- Required work
For the records below, tally the lines that contain "sides" and give only that number.

- Provided material
**********

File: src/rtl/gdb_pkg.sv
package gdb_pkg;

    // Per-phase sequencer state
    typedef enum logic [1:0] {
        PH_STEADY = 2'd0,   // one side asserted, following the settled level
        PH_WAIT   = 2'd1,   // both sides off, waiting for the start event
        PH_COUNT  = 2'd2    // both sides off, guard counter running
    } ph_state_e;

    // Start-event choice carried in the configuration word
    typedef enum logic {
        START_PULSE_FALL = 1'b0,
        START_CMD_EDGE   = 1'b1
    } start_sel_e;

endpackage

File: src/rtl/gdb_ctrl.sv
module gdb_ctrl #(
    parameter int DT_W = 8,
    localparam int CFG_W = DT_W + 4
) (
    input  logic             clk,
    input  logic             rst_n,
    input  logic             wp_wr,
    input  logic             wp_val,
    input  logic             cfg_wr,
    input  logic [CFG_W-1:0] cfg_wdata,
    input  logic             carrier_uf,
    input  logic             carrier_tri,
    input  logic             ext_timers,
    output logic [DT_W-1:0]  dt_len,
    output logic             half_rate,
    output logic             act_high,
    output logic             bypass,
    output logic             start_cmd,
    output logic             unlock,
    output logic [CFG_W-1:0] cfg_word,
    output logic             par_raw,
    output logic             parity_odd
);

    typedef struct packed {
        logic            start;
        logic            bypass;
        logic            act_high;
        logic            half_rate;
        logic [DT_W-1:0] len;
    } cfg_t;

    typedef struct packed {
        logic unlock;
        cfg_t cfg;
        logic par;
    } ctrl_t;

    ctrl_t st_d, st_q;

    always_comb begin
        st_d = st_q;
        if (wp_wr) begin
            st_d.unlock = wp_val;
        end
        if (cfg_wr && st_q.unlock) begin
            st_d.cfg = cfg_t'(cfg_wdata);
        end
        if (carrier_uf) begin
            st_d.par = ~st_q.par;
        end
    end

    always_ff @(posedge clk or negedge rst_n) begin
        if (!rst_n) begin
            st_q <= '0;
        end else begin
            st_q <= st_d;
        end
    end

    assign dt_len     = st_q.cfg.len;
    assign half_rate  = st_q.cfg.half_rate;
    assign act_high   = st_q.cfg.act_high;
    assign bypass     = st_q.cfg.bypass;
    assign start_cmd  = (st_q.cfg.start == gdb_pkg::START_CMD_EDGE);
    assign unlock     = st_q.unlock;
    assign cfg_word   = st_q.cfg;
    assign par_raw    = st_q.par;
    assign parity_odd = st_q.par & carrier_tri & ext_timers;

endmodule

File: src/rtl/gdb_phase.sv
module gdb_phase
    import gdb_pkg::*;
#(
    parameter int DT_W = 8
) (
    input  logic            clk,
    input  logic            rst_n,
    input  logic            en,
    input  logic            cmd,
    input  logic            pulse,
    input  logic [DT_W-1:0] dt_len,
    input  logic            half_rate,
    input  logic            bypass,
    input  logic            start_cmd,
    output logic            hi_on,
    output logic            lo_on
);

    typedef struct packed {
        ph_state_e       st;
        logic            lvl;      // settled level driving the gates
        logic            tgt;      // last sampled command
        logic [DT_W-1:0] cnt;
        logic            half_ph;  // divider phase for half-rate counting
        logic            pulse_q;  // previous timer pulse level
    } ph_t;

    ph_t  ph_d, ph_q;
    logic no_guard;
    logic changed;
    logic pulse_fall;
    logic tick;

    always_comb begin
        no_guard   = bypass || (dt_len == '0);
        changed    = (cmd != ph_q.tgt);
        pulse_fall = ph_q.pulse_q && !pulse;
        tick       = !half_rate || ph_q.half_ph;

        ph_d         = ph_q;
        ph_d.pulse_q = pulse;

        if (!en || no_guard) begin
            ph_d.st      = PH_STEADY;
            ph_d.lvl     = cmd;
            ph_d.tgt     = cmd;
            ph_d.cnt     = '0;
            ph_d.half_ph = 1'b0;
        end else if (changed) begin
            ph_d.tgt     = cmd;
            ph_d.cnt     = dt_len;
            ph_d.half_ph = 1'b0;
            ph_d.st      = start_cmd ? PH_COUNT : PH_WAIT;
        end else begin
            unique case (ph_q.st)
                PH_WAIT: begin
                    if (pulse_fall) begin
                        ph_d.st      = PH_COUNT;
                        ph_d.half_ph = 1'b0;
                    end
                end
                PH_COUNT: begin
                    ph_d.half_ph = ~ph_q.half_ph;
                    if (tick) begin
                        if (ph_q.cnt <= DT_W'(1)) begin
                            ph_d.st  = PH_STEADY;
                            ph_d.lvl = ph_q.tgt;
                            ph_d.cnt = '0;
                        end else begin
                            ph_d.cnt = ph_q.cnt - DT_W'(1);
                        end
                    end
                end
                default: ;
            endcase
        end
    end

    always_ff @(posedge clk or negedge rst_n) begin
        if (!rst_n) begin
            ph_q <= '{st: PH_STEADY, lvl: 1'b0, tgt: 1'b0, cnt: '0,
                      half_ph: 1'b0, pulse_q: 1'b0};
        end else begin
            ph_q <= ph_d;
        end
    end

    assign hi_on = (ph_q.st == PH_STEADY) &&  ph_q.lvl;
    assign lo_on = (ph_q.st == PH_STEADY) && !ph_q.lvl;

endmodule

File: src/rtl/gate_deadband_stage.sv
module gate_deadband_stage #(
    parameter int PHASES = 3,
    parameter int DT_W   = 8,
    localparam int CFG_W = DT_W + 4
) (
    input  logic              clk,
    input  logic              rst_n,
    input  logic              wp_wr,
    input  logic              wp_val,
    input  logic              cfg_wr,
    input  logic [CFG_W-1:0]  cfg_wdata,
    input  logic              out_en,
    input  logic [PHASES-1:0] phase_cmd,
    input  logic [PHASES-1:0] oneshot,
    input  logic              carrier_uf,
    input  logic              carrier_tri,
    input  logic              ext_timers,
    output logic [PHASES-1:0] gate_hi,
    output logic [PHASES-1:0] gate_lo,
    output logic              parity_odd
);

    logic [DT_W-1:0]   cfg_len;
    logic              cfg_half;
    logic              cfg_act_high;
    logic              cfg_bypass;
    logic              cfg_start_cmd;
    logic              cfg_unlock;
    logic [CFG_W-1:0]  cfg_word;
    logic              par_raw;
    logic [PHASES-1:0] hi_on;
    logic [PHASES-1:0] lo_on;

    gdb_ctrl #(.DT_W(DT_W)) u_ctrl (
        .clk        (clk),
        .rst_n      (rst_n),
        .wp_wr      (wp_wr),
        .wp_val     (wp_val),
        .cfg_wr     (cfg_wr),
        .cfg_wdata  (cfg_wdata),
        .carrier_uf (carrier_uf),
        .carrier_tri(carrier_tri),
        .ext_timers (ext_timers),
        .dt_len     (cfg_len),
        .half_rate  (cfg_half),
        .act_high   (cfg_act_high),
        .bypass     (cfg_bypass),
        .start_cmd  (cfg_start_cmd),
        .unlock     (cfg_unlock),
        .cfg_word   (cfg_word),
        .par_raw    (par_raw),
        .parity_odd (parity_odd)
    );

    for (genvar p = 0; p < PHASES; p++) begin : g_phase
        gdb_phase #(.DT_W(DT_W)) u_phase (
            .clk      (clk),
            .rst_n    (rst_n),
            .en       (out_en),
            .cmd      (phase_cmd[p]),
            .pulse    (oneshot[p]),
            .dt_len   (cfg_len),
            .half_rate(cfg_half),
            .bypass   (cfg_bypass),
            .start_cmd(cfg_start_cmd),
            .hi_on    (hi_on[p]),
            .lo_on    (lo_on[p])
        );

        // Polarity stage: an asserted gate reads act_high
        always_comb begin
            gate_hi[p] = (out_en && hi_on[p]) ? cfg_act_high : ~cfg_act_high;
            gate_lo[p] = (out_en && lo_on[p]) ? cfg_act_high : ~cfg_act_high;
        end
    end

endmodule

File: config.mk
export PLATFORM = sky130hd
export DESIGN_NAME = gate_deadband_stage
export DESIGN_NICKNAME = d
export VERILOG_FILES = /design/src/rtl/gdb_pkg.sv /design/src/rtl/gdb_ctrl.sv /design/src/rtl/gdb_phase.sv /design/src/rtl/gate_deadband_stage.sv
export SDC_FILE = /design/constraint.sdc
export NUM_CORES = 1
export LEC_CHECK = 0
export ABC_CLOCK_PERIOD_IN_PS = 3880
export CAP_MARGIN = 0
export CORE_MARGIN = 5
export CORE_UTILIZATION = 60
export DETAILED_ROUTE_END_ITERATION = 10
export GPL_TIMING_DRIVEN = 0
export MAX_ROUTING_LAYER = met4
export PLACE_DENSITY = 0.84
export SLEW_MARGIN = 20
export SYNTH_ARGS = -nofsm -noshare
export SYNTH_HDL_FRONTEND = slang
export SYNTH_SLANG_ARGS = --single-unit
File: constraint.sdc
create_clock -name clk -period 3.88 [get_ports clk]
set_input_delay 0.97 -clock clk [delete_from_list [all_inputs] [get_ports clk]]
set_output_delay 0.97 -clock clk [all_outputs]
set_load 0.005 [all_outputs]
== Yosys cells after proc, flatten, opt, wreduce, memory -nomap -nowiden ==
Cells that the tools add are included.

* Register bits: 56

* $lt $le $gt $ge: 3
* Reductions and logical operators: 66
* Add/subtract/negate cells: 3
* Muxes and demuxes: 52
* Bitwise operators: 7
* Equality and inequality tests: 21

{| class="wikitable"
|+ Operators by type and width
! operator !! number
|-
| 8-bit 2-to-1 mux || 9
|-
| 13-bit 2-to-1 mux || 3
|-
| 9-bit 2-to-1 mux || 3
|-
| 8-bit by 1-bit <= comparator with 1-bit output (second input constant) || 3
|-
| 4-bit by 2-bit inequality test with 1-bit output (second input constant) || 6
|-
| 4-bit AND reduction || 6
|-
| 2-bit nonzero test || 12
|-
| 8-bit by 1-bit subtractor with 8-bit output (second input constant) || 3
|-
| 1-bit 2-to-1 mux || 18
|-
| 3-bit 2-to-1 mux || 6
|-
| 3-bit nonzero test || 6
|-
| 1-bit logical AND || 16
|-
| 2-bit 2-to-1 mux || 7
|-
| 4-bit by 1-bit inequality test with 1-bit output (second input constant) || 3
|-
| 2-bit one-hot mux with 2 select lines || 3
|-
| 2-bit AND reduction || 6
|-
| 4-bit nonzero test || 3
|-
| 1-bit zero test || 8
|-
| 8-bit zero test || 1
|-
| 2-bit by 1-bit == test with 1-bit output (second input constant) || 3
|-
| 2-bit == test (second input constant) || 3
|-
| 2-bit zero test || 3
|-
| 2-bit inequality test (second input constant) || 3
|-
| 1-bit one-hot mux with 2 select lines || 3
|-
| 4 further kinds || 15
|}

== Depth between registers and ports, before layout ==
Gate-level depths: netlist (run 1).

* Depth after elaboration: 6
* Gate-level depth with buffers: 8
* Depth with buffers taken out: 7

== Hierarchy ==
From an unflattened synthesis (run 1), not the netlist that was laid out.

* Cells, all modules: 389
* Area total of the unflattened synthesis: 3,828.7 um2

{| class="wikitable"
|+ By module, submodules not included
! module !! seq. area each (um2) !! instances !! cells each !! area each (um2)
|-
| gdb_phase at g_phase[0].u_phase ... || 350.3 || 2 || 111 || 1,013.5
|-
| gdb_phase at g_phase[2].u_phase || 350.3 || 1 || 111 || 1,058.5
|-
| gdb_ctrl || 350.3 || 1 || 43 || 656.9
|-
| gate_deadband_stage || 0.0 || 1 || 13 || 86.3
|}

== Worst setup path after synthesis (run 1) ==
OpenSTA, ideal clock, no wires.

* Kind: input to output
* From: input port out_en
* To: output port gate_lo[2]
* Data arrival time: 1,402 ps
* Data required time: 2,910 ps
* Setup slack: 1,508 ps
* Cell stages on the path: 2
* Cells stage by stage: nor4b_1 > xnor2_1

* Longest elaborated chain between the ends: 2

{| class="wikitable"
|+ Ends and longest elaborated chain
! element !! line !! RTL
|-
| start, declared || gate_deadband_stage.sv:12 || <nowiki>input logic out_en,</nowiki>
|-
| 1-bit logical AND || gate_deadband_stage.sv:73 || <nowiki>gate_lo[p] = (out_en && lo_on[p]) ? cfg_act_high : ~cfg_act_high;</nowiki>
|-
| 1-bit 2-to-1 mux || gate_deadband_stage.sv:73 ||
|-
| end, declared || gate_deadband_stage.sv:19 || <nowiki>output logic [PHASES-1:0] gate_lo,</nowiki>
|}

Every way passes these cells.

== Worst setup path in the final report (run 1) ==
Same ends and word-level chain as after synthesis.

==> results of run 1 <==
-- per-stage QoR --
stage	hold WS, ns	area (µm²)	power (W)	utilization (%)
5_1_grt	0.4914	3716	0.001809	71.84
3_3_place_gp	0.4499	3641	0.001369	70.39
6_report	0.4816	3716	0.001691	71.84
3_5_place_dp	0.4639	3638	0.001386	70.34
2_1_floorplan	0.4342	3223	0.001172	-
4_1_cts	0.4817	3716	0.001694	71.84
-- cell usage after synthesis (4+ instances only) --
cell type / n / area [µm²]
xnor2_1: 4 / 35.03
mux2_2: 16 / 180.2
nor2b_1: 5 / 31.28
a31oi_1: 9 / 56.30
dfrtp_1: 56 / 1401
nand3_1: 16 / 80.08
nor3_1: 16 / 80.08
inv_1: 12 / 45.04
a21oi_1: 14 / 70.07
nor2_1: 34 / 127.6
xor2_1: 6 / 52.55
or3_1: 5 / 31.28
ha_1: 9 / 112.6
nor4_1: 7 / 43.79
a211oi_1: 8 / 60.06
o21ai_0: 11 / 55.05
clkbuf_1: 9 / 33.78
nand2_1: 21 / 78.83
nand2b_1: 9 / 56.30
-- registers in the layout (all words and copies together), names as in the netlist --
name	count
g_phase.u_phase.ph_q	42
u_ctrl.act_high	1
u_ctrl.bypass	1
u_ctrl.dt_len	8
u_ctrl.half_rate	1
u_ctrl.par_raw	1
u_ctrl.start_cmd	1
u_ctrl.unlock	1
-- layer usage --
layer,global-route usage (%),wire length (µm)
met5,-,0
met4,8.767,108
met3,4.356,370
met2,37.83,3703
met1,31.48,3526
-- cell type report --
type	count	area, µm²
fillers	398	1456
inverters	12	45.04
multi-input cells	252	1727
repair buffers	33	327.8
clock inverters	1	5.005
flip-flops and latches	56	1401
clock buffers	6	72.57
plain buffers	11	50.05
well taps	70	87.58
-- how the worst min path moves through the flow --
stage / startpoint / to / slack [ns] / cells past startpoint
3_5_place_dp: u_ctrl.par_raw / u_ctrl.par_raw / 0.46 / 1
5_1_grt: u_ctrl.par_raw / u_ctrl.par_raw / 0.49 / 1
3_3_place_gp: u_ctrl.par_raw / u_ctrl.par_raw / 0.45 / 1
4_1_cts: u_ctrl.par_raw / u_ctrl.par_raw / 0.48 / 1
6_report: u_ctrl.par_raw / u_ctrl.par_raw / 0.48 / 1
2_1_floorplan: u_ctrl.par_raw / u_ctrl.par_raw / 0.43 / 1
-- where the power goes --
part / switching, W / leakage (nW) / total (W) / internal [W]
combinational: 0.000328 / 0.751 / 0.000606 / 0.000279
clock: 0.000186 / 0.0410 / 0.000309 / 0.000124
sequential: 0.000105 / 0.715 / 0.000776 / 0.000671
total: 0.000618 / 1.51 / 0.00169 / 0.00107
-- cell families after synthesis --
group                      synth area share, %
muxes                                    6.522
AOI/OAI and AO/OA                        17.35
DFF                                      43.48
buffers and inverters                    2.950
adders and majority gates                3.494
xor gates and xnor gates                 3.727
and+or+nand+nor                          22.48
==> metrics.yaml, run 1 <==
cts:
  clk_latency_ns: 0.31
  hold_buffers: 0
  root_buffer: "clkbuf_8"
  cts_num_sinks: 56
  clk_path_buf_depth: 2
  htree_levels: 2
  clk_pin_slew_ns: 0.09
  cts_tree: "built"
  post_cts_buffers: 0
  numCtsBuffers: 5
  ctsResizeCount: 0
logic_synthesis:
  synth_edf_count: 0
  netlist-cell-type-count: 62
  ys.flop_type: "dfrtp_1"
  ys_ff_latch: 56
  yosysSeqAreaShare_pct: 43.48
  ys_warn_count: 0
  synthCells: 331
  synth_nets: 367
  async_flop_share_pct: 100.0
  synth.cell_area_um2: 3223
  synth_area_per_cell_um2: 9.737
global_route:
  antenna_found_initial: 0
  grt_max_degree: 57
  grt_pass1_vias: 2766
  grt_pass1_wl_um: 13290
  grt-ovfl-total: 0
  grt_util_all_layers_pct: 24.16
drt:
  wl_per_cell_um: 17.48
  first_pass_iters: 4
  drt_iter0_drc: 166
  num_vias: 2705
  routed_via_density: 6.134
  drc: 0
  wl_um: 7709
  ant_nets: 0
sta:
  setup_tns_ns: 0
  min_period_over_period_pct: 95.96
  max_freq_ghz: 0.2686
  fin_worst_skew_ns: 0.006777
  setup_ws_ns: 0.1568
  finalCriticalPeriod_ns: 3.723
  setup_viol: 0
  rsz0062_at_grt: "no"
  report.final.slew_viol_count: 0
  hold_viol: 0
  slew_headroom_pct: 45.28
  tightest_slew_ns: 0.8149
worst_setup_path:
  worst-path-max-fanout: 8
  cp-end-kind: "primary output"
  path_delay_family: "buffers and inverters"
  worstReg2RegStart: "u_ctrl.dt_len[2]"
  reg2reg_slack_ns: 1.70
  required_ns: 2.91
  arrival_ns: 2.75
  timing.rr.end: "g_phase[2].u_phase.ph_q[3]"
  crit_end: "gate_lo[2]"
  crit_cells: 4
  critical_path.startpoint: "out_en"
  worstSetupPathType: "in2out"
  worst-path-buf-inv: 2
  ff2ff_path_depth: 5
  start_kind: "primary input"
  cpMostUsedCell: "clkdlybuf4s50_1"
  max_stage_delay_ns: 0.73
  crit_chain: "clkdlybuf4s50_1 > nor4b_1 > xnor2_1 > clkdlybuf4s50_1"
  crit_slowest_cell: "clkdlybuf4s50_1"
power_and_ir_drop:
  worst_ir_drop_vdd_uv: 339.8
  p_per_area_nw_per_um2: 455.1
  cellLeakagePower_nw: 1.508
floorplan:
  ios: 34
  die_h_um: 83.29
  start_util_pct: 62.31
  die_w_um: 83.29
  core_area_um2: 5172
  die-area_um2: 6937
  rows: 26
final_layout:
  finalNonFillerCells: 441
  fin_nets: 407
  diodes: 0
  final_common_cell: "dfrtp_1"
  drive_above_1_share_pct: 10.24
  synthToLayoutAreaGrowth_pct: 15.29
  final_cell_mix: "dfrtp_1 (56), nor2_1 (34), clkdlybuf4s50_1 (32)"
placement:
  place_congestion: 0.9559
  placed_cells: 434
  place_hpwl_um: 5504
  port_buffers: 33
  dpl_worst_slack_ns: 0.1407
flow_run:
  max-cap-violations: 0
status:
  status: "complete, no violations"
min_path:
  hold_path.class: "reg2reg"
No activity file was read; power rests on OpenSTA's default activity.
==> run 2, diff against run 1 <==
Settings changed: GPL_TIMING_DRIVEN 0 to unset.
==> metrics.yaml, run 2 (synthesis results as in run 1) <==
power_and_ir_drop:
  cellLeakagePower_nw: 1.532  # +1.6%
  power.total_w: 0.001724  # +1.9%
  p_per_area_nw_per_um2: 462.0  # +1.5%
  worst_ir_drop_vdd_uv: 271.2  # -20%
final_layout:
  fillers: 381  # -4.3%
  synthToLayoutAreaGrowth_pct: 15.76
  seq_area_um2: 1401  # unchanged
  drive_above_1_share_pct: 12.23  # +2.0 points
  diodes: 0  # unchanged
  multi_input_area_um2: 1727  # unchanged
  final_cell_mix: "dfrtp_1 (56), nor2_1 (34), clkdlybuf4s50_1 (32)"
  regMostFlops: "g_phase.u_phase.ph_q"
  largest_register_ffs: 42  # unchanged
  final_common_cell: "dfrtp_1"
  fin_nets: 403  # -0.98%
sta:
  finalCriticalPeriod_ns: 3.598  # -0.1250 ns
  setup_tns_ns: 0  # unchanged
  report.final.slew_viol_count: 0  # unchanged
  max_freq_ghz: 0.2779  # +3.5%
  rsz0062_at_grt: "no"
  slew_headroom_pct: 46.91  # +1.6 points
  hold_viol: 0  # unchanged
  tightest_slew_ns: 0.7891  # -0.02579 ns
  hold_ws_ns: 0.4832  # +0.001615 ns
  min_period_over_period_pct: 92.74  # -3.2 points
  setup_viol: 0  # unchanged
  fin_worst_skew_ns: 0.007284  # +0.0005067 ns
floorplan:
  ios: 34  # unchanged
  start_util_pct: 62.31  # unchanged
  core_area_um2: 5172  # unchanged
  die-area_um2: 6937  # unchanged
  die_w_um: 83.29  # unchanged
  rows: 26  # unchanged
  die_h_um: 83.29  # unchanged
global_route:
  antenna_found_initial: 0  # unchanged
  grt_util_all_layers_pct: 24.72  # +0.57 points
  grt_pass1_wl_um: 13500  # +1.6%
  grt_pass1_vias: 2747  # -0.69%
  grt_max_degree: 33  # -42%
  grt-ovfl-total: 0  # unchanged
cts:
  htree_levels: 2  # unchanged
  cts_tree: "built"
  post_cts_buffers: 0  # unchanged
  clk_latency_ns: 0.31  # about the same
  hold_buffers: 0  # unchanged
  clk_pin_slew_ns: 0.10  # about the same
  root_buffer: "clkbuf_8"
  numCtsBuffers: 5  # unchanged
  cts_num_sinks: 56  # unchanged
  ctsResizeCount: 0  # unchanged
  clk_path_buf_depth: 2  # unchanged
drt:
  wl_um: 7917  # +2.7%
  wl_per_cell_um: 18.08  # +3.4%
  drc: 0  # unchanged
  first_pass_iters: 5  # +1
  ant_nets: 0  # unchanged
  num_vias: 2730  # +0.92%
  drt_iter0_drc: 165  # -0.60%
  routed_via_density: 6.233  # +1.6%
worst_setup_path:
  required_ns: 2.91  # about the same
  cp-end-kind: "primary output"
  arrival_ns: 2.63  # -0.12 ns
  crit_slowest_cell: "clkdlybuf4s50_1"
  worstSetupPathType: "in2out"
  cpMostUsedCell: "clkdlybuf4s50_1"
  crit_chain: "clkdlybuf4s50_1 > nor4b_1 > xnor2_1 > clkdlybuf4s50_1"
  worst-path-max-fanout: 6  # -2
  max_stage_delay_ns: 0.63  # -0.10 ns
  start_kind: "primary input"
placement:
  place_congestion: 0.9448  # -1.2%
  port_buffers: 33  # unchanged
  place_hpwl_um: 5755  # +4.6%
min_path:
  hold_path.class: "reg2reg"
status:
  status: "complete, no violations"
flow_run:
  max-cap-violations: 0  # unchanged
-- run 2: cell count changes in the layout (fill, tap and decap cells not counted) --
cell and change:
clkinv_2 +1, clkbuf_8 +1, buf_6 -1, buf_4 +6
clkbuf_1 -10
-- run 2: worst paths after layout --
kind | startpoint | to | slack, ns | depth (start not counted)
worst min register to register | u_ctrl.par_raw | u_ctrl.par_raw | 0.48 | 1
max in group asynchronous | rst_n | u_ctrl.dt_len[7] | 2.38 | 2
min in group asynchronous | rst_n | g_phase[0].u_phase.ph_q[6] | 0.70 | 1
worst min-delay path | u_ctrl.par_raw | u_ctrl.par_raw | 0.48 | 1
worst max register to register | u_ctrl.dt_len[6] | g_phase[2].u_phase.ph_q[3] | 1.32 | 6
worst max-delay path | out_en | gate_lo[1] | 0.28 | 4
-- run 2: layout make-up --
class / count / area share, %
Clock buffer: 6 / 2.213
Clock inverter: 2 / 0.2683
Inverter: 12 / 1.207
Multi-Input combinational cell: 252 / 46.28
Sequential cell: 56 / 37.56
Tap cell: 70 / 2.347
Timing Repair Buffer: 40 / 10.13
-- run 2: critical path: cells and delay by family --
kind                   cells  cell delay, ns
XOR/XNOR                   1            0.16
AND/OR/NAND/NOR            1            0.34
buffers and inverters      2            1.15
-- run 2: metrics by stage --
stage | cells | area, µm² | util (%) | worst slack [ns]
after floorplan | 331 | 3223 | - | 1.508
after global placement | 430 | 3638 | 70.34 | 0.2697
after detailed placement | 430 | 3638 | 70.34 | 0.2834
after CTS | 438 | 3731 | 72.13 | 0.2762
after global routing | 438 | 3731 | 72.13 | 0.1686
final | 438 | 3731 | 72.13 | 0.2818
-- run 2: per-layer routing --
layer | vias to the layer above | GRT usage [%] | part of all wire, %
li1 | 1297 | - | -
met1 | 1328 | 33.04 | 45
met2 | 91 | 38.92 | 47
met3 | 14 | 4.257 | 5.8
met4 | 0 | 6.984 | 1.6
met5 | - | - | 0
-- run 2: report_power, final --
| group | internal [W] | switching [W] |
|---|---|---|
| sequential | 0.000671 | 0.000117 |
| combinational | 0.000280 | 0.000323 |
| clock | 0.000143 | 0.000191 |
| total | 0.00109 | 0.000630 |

**********

- Task solution
2